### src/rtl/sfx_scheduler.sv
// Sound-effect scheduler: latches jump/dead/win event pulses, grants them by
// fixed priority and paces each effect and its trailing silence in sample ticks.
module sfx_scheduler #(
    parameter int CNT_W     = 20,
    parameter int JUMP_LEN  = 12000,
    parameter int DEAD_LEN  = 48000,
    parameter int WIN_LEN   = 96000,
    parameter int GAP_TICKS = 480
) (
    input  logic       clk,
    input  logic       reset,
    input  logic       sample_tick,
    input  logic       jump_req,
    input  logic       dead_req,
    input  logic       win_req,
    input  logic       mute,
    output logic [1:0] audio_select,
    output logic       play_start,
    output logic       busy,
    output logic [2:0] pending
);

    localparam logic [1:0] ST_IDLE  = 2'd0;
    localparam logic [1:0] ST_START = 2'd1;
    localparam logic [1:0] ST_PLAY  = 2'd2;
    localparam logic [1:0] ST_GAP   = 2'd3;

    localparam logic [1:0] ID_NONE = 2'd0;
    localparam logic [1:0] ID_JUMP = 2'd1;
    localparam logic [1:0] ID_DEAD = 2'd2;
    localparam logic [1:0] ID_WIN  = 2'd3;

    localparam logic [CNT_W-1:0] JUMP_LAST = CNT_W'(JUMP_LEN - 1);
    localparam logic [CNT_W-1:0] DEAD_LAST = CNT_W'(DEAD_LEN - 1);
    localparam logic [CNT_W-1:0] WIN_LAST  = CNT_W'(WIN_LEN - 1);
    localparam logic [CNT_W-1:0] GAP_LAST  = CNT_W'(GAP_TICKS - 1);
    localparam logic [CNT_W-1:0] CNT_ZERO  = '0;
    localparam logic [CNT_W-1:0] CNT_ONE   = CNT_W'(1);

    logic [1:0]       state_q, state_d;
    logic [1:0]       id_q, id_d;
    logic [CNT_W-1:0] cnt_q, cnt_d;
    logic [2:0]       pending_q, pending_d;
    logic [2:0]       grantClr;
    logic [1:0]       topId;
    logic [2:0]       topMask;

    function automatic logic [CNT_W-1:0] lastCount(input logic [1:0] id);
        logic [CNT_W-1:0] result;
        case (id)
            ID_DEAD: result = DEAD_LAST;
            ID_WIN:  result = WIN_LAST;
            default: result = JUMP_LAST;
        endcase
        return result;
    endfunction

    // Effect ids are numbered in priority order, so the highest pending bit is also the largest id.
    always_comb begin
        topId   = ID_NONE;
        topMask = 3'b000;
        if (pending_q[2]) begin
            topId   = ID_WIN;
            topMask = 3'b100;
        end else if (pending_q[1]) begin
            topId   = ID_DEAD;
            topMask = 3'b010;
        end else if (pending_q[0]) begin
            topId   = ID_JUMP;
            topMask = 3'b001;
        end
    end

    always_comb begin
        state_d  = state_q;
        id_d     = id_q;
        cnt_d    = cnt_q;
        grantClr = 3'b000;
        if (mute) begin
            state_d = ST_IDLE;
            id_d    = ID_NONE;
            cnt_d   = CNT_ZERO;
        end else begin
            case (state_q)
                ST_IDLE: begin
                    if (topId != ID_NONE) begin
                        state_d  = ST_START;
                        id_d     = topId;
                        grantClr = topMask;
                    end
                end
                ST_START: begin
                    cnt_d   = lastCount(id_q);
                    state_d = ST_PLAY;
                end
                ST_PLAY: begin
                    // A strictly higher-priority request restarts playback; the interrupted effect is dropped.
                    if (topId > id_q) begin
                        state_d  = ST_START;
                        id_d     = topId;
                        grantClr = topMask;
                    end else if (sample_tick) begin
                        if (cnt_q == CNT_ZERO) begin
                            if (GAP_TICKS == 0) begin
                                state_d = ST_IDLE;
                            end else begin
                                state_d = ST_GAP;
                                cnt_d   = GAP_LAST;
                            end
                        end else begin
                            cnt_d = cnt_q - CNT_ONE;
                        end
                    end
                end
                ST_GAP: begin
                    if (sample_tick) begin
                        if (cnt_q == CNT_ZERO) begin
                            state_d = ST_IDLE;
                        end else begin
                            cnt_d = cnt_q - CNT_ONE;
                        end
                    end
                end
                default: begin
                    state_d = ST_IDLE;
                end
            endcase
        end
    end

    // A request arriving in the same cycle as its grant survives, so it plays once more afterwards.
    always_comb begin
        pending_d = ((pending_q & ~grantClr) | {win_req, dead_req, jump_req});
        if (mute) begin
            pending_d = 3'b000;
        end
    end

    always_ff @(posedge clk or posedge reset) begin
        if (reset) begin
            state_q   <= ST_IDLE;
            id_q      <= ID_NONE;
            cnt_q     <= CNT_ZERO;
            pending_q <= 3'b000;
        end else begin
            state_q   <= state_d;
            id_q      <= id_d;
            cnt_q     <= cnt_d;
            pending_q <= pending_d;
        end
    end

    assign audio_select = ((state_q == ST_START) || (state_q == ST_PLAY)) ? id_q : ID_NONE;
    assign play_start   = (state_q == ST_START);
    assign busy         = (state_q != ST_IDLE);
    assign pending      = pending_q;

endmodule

————————

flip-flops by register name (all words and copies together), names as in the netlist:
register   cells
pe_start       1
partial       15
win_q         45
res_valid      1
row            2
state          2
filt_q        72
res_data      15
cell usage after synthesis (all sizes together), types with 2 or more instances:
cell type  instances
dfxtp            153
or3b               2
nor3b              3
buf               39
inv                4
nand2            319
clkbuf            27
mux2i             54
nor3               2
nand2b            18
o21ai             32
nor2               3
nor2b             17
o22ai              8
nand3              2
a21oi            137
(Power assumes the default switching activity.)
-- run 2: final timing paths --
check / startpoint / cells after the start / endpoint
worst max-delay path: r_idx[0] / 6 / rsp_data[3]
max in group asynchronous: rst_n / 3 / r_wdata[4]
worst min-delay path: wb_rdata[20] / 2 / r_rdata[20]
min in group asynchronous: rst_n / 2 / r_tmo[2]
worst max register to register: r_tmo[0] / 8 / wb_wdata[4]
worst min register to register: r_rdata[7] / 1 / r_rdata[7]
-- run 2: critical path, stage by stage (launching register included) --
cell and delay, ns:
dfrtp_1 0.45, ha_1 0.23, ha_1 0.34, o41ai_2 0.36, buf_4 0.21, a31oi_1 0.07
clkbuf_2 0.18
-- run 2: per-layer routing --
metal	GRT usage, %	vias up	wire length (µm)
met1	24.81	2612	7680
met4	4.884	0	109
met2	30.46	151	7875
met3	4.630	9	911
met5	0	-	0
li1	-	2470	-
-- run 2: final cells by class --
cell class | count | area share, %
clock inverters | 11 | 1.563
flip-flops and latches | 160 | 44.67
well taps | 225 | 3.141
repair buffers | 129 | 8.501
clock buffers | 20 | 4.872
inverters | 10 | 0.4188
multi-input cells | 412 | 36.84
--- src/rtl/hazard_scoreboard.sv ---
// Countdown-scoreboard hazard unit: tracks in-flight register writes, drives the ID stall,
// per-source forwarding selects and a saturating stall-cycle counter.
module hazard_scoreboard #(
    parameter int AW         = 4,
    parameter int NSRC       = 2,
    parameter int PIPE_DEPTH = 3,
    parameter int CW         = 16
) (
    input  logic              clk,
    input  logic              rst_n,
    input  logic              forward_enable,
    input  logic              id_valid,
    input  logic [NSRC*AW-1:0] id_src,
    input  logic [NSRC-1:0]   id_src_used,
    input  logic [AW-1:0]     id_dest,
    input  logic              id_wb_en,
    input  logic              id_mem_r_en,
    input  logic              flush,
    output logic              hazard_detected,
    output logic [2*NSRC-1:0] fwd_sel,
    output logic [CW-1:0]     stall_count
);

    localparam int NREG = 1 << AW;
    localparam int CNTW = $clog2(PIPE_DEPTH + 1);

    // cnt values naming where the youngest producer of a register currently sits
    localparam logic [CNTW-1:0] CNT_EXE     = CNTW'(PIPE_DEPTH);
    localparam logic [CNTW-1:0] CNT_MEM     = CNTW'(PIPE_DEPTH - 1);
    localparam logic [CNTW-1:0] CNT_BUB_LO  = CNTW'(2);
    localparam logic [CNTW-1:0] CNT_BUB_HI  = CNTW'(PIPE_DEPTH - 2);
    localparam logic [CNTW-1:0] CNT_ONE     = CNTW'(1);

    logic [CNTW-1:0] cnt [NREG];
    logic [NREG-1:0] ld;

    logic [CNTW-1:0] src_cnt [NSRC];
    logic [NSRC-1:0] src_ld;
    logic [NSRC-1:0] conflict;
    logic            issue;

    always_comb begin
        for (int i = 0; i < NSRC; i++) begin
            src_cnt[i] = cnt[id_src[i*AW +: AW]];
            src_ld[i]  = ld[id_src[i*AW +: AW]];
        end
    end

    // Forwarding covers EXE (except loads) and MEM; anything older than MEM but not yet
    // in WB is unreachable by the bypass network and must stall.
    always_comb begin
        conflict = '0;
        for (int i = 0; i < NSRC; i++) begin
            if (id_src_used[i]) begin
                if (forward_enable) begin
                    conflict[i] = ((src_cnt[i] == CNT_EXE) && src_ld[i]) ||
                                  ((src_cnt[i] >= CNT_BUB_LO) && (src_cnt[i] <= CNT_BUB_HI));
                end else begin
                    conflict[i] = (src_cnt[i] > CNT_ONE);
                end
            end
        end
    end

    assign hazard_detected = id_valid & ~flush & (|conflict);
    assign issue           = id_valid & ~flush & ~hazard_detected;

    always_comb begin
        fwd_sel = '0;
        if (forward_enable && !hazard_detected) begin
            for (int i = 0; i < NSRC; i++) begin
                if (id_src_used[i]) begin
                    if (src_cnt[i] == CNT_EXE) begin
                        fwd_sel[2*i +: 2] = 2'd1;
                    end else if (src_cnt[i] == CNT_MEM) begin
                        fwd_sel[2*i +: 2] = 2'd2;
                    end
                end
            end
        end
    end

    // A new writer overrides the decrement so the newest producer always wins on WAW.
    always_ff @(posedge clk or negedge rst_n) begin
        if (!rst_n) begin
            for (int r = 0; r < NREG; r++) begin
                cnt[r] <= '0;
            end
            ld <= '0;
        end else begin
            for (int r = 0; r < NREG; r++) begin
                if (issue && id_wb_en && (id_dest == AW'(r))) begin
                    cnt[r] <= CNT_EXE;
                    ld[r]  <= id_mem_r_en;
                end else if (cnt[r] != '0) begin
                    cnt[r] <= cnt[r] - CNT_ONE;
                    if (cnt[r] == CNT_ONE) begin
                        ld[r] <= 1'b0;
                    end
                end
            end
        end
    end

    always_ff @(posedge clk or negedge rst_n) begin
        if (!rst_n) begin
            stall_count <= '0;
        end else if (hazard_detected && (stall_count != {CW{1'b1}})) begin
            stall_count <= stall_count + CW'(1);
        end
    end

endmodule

————————

Please make an exact copy of the lines above from the line with "check / startpoint" through the line with "min in group", both ends included.

check / startpoint / cells after the start / endpoint
worst max-delay path: r_idx[0] / 6 / rsp_data[3]
max in group asynchronous: rst_n / 3 / r_wdata[4]
worst min-delay path: wb_rdata[20] / 2 / r_rdata[20]
min in group asynchronous: rst_n / 2 / r_tmo[2]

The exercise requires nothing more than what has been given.